HDFC Dream SIP has the following two options:
- SIP and SWAP are registered in the same Scheme
- SIP and SWAP are registered in different Schemes
You must select the SIP scheme, also called the Source Scheme, for a pre-defined tenure. The Dream SIP tenure is 7, 10, 12, 15, 20, 25 or 30 years. The default tenure is 20 years.
Once the SIP tenure is completed, the investments will be switched to the ‘Target Scheme’.

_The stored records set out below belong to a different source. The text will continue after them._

--- config.mk ---
export PLATFORM = sky130hd
export DESIGN_NAME = raw_block_framer
export DESIGN_NICKNAME = d
export VERILOG_FILES = /design/src/hdl/raw_block_pkg.sv /design/src/hdl/raw_block_framer.sv /design/src/hdl/rec_fifo.sv
export VERILOG_INCLUDE_DIRS = /design/src /design/src/hdl
export SDC_FILE = /design/constraint.sdc
export NUM_CORES = 2
export LEC_CHECK = 0
export BUFFER_PORTS_ARGS = -buffer_cell sky130_fd_sc_hd__buf_4
export CAP_MARGIN = 20
export CORE_ASPECT_RATIO = 1.5
export CORE_UTILIZATION = 39
export DETAILED_ROUTE_END_ITERATION = 7
export HOLD_SLACK_MARGIN = 0.05
export PLACE_DENSITY = 0.57
export REMOVE_ABC_BUFFERS = 1
export SLEW_MARGIN = 30
export SYNTH_ARGS = -nofsm -noshare
export SYNTH_HDL_FRONTEND = slang
export SYNTH_SLANG_ARGS = --single-unit
--- constraint.sdc ---
create_clock -name i_ref_clk -period 10 [get_ports i_ref_clk]
set_clock_uncertainty 0.05 [all_clocks]
set_input_delay 0.5 -clock i_ref_clk [delete_from_list [all_inputs] [get_ports i_ref_clk]]
set_output_delay 0.5 -clock i_ref_clk [all_outputs]
set_load 0.01 [all_outputs]
--- src/hdl/raw_block_params.svh ---
// Constants for the raw measurement block framer: framing bytes,
// field layout, block geometry and fixed parameter-byte bits.
// Assumes inclusion by bare name from design files.
`ifndef RAW_BLOCK_PARAMS_SVH
`define RAW_BLOCK_PARAMS_SVH

// ----------------------------------------
// Framing bytes
// ----------------------------------------
`define RB_SOB 8'hfe
`define RB_EOB 8'hff
`define RB_ESC 8'hfd
`define RB_TYPE 8'h52

// ----------------------------------------
// Block geometry
// ----------------------------------------
`define RB_HDR_LEN 16'h0009
`define RB_REC_LEN 16'h000e
`define RB_HDR_LAST 4'h8
`define RB_REC_LAST 4'hd

// ----------------------------------------
// Field values
// ----------------------------------------
`define RB_CN0_OFS 8'h1a
`define RB_CN0_MAX 8'h1f
`define RB_RATE_BAD 24'h800000
`define RB_MP_UNDET 4'hf
`define RB_PAR_RSVD 3'h0
`define RB_PAR_B2 1'b1
`define RB_PAR_B3 1'b0
`define RB_PAR_SINGLE 1'b0
`define RB_FIFO_DEPTH 16

`endif

--- src/hdl/raw_block_pkg.sv ---
// Types shared by the raw measurement block framer, its checker and its testbench.
// Assumes nothing of its surroundings.
package raw_block_pkg;

  // ----------------------------------------
  // Framer states
  // ----------------------------------------
  typedef enum logic [2:0] {
    ST_IDLE = 3'b000,
    ST_SOB = 3'b001,
    ST_HDR = 3'b010,
    ST_REC = 3'b011,
    ST_SUM = 3'b100,
    ST_EOB = 3'b101
  } frame_state_t;

  // ----------------------------------------
  // Block header as given by the measurement side
  // ----------------------------------------
  typedef struct packed {
    logic [15:0] week;
    logic [23:0] tow;
    logic [1:0] smooth;
    logic [6:0] nsv;
  } blk_hdr_t;

  // ----------------------------------------
  // One satellite measurement, before encoding
  // ----------------------------------------
  typedef struct packed {
    logic [7:0] sv;
    logic [31:0] prange;
    logic [7:0] cn0;
    logic phase_bad;
    logic [23:0] phase;
    logic rate_bad;
    logic [23:0] rate;
    logic slip;
    logic [2:0] phase_q;
    logic mp_known;
    logic [3:0] mp;
    logic [3:0] pr_q;
  } sv_rec_t;

endpackage

--- src/hdl/raw_block_framer.sv ---
// Framer for the binary raw single-frequency measurement block.
// Assumes header and records come from same-clock logic, and that the
// byte sink (serial transmitter) is on the same clock too.
//
// Notes on behaviour
// - Block: header, length, 5-byte time tag, parameter byte, 14-byte records, checksum, end.
// - First two time-tag bytes carry the full, unambiguous week count.
// - Last three time-tag bytes carry time in week in tenths of a second.
// - Parameter bits 0-1 encode the code smoothing interval.
// - Parameter bit 2 set, bit 3 clear, bits 4-6 reserved, bit 7 clear.
// - Record opens with satellite number then four-byte pseudorange.
// - Sixth record byte bits 0-4 hold C/N0 minus 26 dB-Hz.
// - Sixth record byte bit 7 set when carrier phase is invalid.
// - Three bytes of carrier phase in thousandths of a cycle follow.
// - Three bytes signed carrier rate; 800000 hex marks it invalid.
// - Quality bits 0-4 count continuity losses per satellite, modulo 32.
// - Quality bits 5-7 carry the phase error class.
// - Last byte bits 0-3 multipath class, 1111 when undetermined.
// - Last byte bits 4-7 carry the pseudorange error class.
// - Block opens with FE and closes with FF.
// - Content bytes FD, FE, FF go out as FD then 00, 01, 02.
// - Checksum is the 16-bit sum of unescaped bytes after start, before checksum.
// - Length counts unescaped bytes after start up to the checksum.
`include "raw_block_params.svh"
`timescale 1ns/1ps
`default_nettype none

module raw_block_framer #(
  parameter int FIFO_DEPTH = `RB_FIFO_DEPTH
) (
  input wire logic i_ref_clk,
  input wire logic i_arst_n,
  input wire logic i_ce,
  input wire logic i_start,
  input wire raw_block_pkg::blk_hdr_t i_hdr,
  input wire raw_block_pkg::sv_rec_t i_rec,
  input wire logic i_rec_valid,
  output logic o_rec_ready,
  output logic [7:0] o_byte,
  output logic o_byte_valid,
  input wire logic i_byte_ready,
  output logic o_busy
);
  import raw_block_pkg::*;

  // ----------------------------------------
  // Field encoders
  // ----------------------------------------

  // Level field saturates: below the offset reads 0, above the range 31
  function automatic logic [4:0] level_field(input logic [7:0] cn0);
    logic [7:0] d;
    d = cn0 - `RB_CN0_OFS;
    if (cn0 < `RB_CN0_OFS) begin
      level_field = 5'h00;
    end else if (d > `RB_CN0_MAX) begin
      level_field = 5'h1f;
    end else begin
      level_field = d[4:0];
    end
  endfunction

  // Header byte at index 0..8, counted after the start byte
  function automatic logic [7:0] hdr_byte(input blk_hdr_t h, input logic [3:0] i,
                                          input logic [15:0] len);
    hdr_byte = 8'h00;
    case (i)
      4'h0: hdr_byte = `RB_TYPE;
      4'h1: hdr_byte = len[15:8];
      4'h2: hdr_byte = len[7:0];
      4'h3: hdr_byte = h.week[15:8];
      4'h4: hdr_byte = h.week[7:0];
      4'h5: hdr_byte = h.tow[23:16];
      4'h6: hdr_byte = h.tow[15:8];
      4'h7: hdr_byte = h.tow[7:0];
      4'h8: hdr_byte = {`RB_PAR_SINGLE, `RB_PAR_RSVD, `RB_PAR_B3, `RB_PAR_B2, h.smooth};
      default: hdr_byte = 8'h00;
    endcase
  endfunction

  // Record byte at index 1..13; index 0 is taken straight from the FIFO
  function automatic logic [7:0] rec_byte(input sv_rec_t r, input logic [4:0] slips,
                                          input logic [3:0] i);
    logic [23:0] rate;
    rate = r.rate_bad ? `RB_RATE_BAD : r.rate;
    rec_byte = 8'h00;
    case (i)
      4'h1: rec_byte = r.prange[31:24];
      4'h2: rec_byte = r.prange[23:16];
      4'h3: rec_byte = r.prange[15:8];
      4'h4: rec_byte = r.prange[7:0];
      4'h5: rec_byte = {r.phase_bad, 2'b00, level_field(r.cn0)};
      4'h6: rec_byte = r.phase[23:16];
      4'h7: rec_byte = r.phase[15:8];
      4'h8: rec_byte = r.phase[7:0];
      4'h9: rec_byte = rate[23:16];
      4'ha: rec_byte = rate[15:8];
      4'hb: rec_byte = rate[7:0];
      4'hc: rec_byte = {r.phase_q, slips};
      4'hd: rec_byte = {r.pr_q, r.mp_known ? r.mp : `RB_MP_UNDET};
      default: rec_byte = 8'h00;
    endcase
  endfunction

  // ----------------------------------------
  // Record FIFO
  // ----------------------------------------
  sv_rec_t f_data;
  logic f_valid;
  logic f_pop;

  rec_fifo #(
    .WIDTH($bits(sv_rec_t)),
    .DEPTH(FIFO_DEPTH)
  ) u_fifo (
    .i_ref_clk(i_ref_clk),
    .i_arst_n(i_arst_n),
    .i_ce(i_ce),
    .i_data(i_rec),
    .i_valid(i_rec_valid),
    .o_ready(o_rec_ready),
    .o_data(f_data),
    .o_valid(f_valid),
    .i_ready(f_pop)
  );

  // ----------------------------------------
  // State
  // ----------------------------------------
  frame_state_t state;
  blk_hdr_t hdr;
  sv_rec_t rec;
  logic [15:0] blen;
  logic [15:0] csum;
  logic [3:0] hidx;
  logic [3:0] ridx;
  logic [6:0] svleft;
  logic sidx;
  logic [4:0] slip_cnt [32];
  logic [4:0] cnt_q;
  logic esc_pend;
  logic [7:0] esc_code;

  logic [7:0] lb;
  logic lb_ok;
  logic content;
  logic load;
  logic step;
  logic [4:0] next_slips;

  // ----------------------------------------
  // Next logical (unescaped) byte
  // ----------------------------------------

  // Stalls at a record's first byte until the FIFO has one ready
  always_comb begin
    lb = 8'h00;
    lb_ok = 1'b1;
    content = 1'b1;
    case (state)
      ST_IDLE: begin
        lb_ok = 1'b0;
        content = 1'b0;
      end
      ST_SOB: begin
        lb = `RB_SOB;
        content = 1'b0;
      end
      ST_HDR: lb = hdr_byte(hdr, hidx, blen);
      ST_REC: begin
        if (ridx == 4'h0) begin
          lb = f_data.sv;
          lb_ok = f_valid;
        end else begin
          lb = rec_byte(rec, cnt_q, ridx);
        end
      end
      ST_SUM: lb = sidx ? csum[7:0] : csum[15:8];
      ST_EOB: begin
        lb = `RB_EOB;
        content = 1'b0;
      end
      default: begin
        lb_ok = 1'b0;
        content = 1'b0;
      end
    endcase
  end

  // Output register may take a byte when empty or being drained
  assign load = i_ce && (!o_byte_valid || i_byte_ready);
  // A logical byte is consumed only when no escape code is pending
  assign step = load && !esc_pend && lb_ok;
  assign f_pop = step && (state == ST_REC) && (ridx == 4'h0);
  // loss counter wraps naturally at 32
  assign next_slips = slip_cnt[f_data.sv[4:0]] + {4'h0, f_data.slip};

  // ----------------------------------------
  // Output byte with escaping
  // ----------------------------------------

  // reserved values split into marker and code
  always_ff @(posedge i_ref_clk or negedge i_arst_n) begin
    if (!i_arst_n) begin
      o_byte <= 8'h00;
      o_byte_valid <= 1'b0;
      esc_pend <= 1'b0;
      esc_code <= 8'h00;
    end else if (load) begin
      if (esc_pend) begin
        o_byte <= esc_code;
        o_byte_valid <= 1'b1;
        esc_pend <= 1'b0;
      end else if (lb_ok) begin
        o_byte_valid <= 1'b1;
        if (content && (lb >= `RB_ESC)) begin
          o_byte <= `RB_ESC;
          esc_pend <= 1'b1;
          esc_code <= lb - `RB_ESC;
        end else begin
          o_byte <= lb;
        end
      end else begin
        o_byte_valid <= 1'b0;
      end
    end
  end

  // ----------------------------------------
  // Sequencing
  // ----------------------------------------

  always_ff @(posedge i_ref_clk or negedge i_arst_n) begin
    if (!i_arst_n) begin
      state <= ST_IDLE;
      hdr <= '0;
      hidx <= 4'h0;
      ridx <= 4'h0;
      svleft <= 7'h00;
      sidx <= 1'b0;
      o_busy <= 1'b0;
    end else if (i_ce) begin
      if (state == ST_IDLE) begin
        if (i_start) begin
          hdr <= i_hdr;
          svleft <= i_hdr.nsv;
          hidx <= 4'h0;
          ridx <= 4'h0;
          sidx <= 1'b0;
          state <= ST_SOB;
          o_busy <= 1'b1;
        end
      end else if (step) begin
        case (state)
          ST_SOB: state <= ST_HDR;
          ST_HDR: begin
            hidx <= hidx + 4'h1;
            if (hidx == `RB_HDR_LAST) begin
              state <= (svleft == 7'h00) ? ST_SUM : ST_REC;
            end
          end
          ST_REC: begin
            if (ridx == `RB_REC_LAST) begin
              ridx <= 4'h0;
              svleft <= svleft - 7'h01;
              if (svleft == 7'h01) begin
                state <= ST_SUM;
              end
            end else begin
              ridx <= ridx + 4'h1;
            end
          end
          ST_SUM: begin
            sidx <= 1'b1;
            if (sidx) begin
              state <= ST_EOB;
            end
          end
          ST_EOB: begin
            state <= ST_IDLE;
            o_busy <= 1'b0;
          end
          default: state <= ST_IDLE;
        endcase
      end
    end
  end

  // length fixed at start from the record count
  always_ff @(posedge i_ref_clk or negedge i_arst_n) begin
    if (!i_arst_n) begin
      blen <= 16'h0000;
    end else if (i_ce && (state == ST_IDLE) && i_start) begin
      blen <= `RB_HDR_LEN + 16'(i_hdr.nsv) * `RB_REC_LEN;
    end
  end

  // sum of unescaped header and record bytes
  always_ff @(posedge i_ref_clk or negedge i_arst_n) begin
    if (!i_arst_n) begin
      csum <= 16'h0000;
    end else if (i_ce) begin
      if ((state == ST_IDLE) && i_start) begin
        csum <= 16'h0000;
      end else if (step && ((state == ST_HDR) || (state == ST_REC))) begin
        csum <= csum + {8'h00, lb};
      end
    end
  end

  // Record latched as its first byte leaves, so the FIFO frees early
  always_ff @(posedge i_ref_clk or negedge i_arst_n) begin
    if (!i_arst_n) begin
      rec <= '0;
    end else if (f_pop) begin
      rec <= f_data;
    end
  end

  // per-satellite loss counters, kept across blocks
  always_ff @(posedge i_ref_clk or negedge i_arst_n) begin
    if (!i_arst_n) begin
      for (int k = 0; k < 32; k++) begin
        slip_cnt[k] <= 5'h00;
      end
      cnt_q <= 5'h00;
    end else if (f_pop) begin
      slip_cnt[f_data.sv[4:0]] <= next_slips;
      cnt_q <= next_slips;
    end
  end

endmodule // raw_block_framer

`default_nettype wire

--- src/hdl/rec_fifo.sv ---
// Synchronous FIFO with valid/ready on both sides and registered flags.
// Assumes one clock, an active-low asynchronous reset and a clock enable.
`timescale 1ns/1ps
`default_nettype none

module rec_fifo #(
  parameter int WIDTH = 8,
  parameter int DEPTH = 16
) (
  input wire logic i_ref_clk,
  input wire logic i_arst_n,
  input wire logic i_ce,
  input wire logic [WIDTH-1:0] i_data,
  input wire logic i_valid,
  output logic o_ready,
  output logic [WIDTH-1:0] o_data,
  output logic o_valid,
  input wire logic i_ready
);

  localparam int AW = $clog2(DEPTH);

  logic [WIDTH-1:0] mem [DEPTH];
  logic [AW-1:0] wr_ptr;
  logic [AW-1:0] rd_ptr;
  logic [AW:0] count;
  logic [AW:0] next_count;
  logic push;
  logic pop;

  // Transfers only while enabled and both sides agree
  assign push = i_ce && i_valid && o_ready;
  assign pop = i_ce && o_valid && i_ready;
  assign o_data = mem[rd_ptr];

  // Fill level after this cycle
  always_comb begin
    next_count = count;
    if (push && !pop) begin
      next_count = count + 1'b1;
    end else if (pop && !push) begin
      next_count = count - 1'b1;
    end
  end

  // Storage has no reset; flags say what is valid
  always_ff @(posedge i_ref_clk) begin
    if (push) begin
      mem[wr_ptr] <= i_data;
    end
  end

  // Pointers and registered full/empty flags
  always_ff @(posedge i_ref_clk or negedge i_arst_n) begin
    if (!i_arst_n) begin
      wr_ptr <= '0;
      rd_ptr <= '0;
      count <= '0;
      o_ready <= 1'b0;
      o_valid <= 1'b0;
    end else if (i_ce) begin
      if (push) begin
        wr_ptr <= (wr_ptr == AW'(DEPTH - 1)) ? '0 : wr_ptr + 1'b1;
      end
      if (pop) begin
        rd_ptr <= (rd_ptr == AW'(DEPTH - 1)) ? '0 : rd_ptr + 1'b1;
      end
      count <= next_count;
      o_ready <= (next_count != (AW + 1)'(DEPTH));
      o_valid <= (next_count != '0);
    end
  end

endmodule // rec_fifo

`default_nettype wire

==> flow_metrics.py <==
metrics = {
    "synth": {
        "syn-cell-area_sq_mm": 0.0867,
        "synth.distinct_cells": 92,
        "syn_avg_cell_area_sq_um": 18.7,
        "synth_edf_count": 1776,
        "synth-seq-area-share_pct": 72.8,
        "synth_ff_type": "edfxtp_1",
        "syn_inst": 4639,
        "ys_warn_count": 0,
        "synth-async-reset-ratio_pct": 18.0,
        "ys_ff_latch": 2166,
    },
    "floorplanning": {
        "fp.dieH_microns": 579,
        "dieArea_sq_mm": 0.224,
        "io_pins": 177,
        "start_util_pct": 39.3,
        "row_count": 211,
        "die_width_microns": 387,
        "core_area_sq_mm": 0.221,
    },
    "clock_network": {
        "cts_tree": "yes",
        "cts.reportedPaths.clkPinSlew_ps": 60,
        "post-cts-setup-buffers": 0,
        "cts_buffers": 211,
        "ctsHoldBuffers": 165,
        "worstSkewPairLatency_ps": 880,
        "cts-root-buf": "clkbuf_16",
        "clock_path_buffers": 4,
        "cts_htree_levels": 4,
        "cts.sinks": 2166,
        "cts_resized": 0,
    },
    "worst_setup_path": {
        "worst-path-buf-inv": 3,
        "rrSetupSlack_ps": 3810,
        "cp_common_cell": "buf_4",
        "critPathTopFamily": "compound AO/OA/AOI/OAI gates",
        "worstSetupStartpointType": "register",
        "r2r_cells": 16,
        "r2r-start": "u_fifo.rd_ptr[0]",
        "slowest_stage": "dfrtp_4",
        "worstPathRequired_ps": 10690,
        "max_stage_delay_ps": 870,
        "arrival_ps": 6880,
        "critical_path_class": "reg -> reg",
        "endpoint_kind": "register",
        "rr_endpoint": "csum[13]",
        "cp_max_fo": 44,
        "crit_chain": "buf_4, and2_1, a221oi_2, o22ai_4, buf_4, buf_4, o22ai_1, or3_1, ha_1, a21o_1, a21oi_1, nand2b_1, a311o_1, a211oi_2, o21ai_0, a21oi_1",
    },
    "routing": {
        "vias_per_cell": 5.58,
        "drt_iter0_markers": 3589,
        "drcViolationCount": 0,
        "routed_wl_microns": 225000,
        "ant_nets": 0,
        "vias": 45100,
        "wire_per_inst_microns": 27.8,
        "firstDrtPassIters": 5,
    },
    "min_path": {
        "hold_path.class": "in -> async",
    },
    "placement": {
        "hpwlAfterDp_microns": 122000,
        "globalplace.congestion": 0.809,
        "port-buffer-count": 176,
        "place_area_sq_mm": 0.0916,
    },
    "power": {
        "clock_power_share_pct": 32.6,
        "p_seq_share_pct": 44.8,
        "power.switching_mw": 6.98,
        "p_comb_share_pct": 22.6,
        "vdd_ir_drop_max_uv": 149,
        "powerDensity_mw_per_mm2": 245,
        "p_leak_nw": 34.2,
        "swShare_pct": 28.4,
        "internal_power_mw": 17.6,
    },
    "global_route": {
        "met2_usage_pct": 35.0,
        "met1_usage_pct": 26.4,
        "grt_usage_pct": 20.0,
        "grt_pass1_wl_microns": 329000,
        "grt-ovfl-total": 0,
        "met3_usage_pct": 2.82,
        "grt_max_degree": 168,
        "top_usage_layer": "met2",
        "grt_pass1_vias": 46900,
        "antenna_found_initial": 34,
    },
    "sta": {
        "rsz0062_at_grt": "false",
        "hold_viol_final": 0,
        "setup_viol": 0,
        "worst_hold_slack_ps": 209,
        "slew_viol_final": 0,
        "fin_crit_sh_pct": 61.9,
        "min_period_ps": 6190,
        "worstMarginPinSlew_ps": 990,
        "max_slew_margin_pct": 34.0,
        "fmax_ghz": 0.162,
    },
    "run": {
        "maxCapViolCount": 0,
    },
    "cells_and_area": {
        "fillCellCount": 18800,
        "drive_gt1_share_pct": 24.9,
        "syn_to_final_growth_pct": 15.7,
        "nNetsFinal": 5250,
        "stdcell_area_sq_mm": 0.100,
        "seq_area_sq_mm": 0.0631,
        "multi_input_area_sq_mm": 0.0225,
    },
    "outcome": {
        "outcome": "finished clean",
    },
}
## cell usage after synthesis (all sizes together) (5+ instances only)
master      n  share of area [%]
o32ai       9              0.091
or4         6              0.061
and3b       8              0.081
nor3       17               0.11
a211oi     11               0.11
clkbuf    134               0.58
nand4      11              0.079
mux2       80                1.0
o21a        6              0.052
nor4       13               0.10
nor2       82               0.36
a31oi      10              0.087
inv        46               0.20
o2bb2ai     5              0.051
dfrtp     390                 11
nand3      40               0.23
o211ai      8              0.069
a21oi      52               0.30
nand2b     10              0.072
mux4      547                 14
a32o        6              0.069
mux2i      95                1.1
nand2     708                3.1
a222oi      9               0.10
o22ai      29               0.22
o21ai     126               0.73
a22oi      20               0.17
and2        9              0.065
o31ai      72               0.97
fa          8               0.18
xor2        8              0.081
xnor2      26               0.27
a21o       11              0.095
and3        5              0.036
edfxtp   1776                 62
a221oi      6              0.075
ha         35               0.51
or3         5              0.036
nor2b      12              0.087
a32oi      10               0.10
buf       115               0.75
## power by group through the flow
stage,Clock (mW),Sequential [mW],Combinational [mW]
6_report,8.03,11.0,5.55
3_5_place_dp,0,11.2,5.57
5_1_grt,8.50,11.1,6.01
4_1_cts,8.19,11.0,5.65
2_1_floorplan,0,11.4,4.40
3_3_place_gp,0,11.2,5.51
## sequential cells by signal (all words and copies together), names as in the netlist, 5 cells and up
register      count
u_fifo.mem     1776
esc_code          8
rec             102
slip_cnt        160
hdr              42
cnt_q             5
o_byte            8
csum             16
u_fifo.count      5
blen             12
svleft            7
## layout make-up
class	instances	area share [%]
Clock buffer	283	5.73
Inverter	49	0.191
Sequential cell	2166	62.9
Multi-Input combinational cell	2175	22.4
Tap cell	2875	3.59
Clock inverter	94	1.14
Timing Repair Buffer	438	4.03
Antenna cell	8	0.0200
## layer usage
layer	vias up	share of wire, %
met3	307	5.2
li1	19200	-
met1	24300	41
met5	-	0.11
met4	38	2.0
met2	1272	52
## worst max path at each step
stage / from / end / slack (ps) / depth (start not counted)
finish: u_fifo.rd_ptr[0] / csum[13] / 3810 / 16
global route: u_fifo.rd_ptr[0] / csum[15] / 3340 / 16
CTS: u_fifo.rd_ptr[0] / csum[13] / 3700 / 16
detailed placement: u_fifo.rd_ptr[0] / csum[13] / 3730 / 16
global placement: u_fifo.rd_ptr[0] / csum[15] / 3800 / 16
floorplan: u_fifo.rd_ptr[0] / slip_cnt[14] / -13070 / 11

You can specify any SWAP amount. If you do not mention the SWAP amount while registering, SWAP shall be activated for an amount as per the following:
SIP Tenure in years | Monthly SWAP Amount |
7 | 1x of monthly SIP amount |
10 | 1.5x of monthly SIP amount |
12 | 2x of monthly SIP amount |
15 | 3x of monthly SIP amount |
20 | 5x of monthly SIP amount |
25 | 8x of monthly SIP amount |
30 | 12x of monthly SIP amount |
Why Should You Choose HDFC Dream SIP?
You should choose HDFC Dream SIP because:
- It allows you to invest systematically in suitable schemes based on your financial goals and risk tolerance levels.
- A good long-term investing scheme that helps accumulate wealth and systematically withdraw corpus amount after the SIP tenure.
- It also allows you to pick a suitable tenure from the available options.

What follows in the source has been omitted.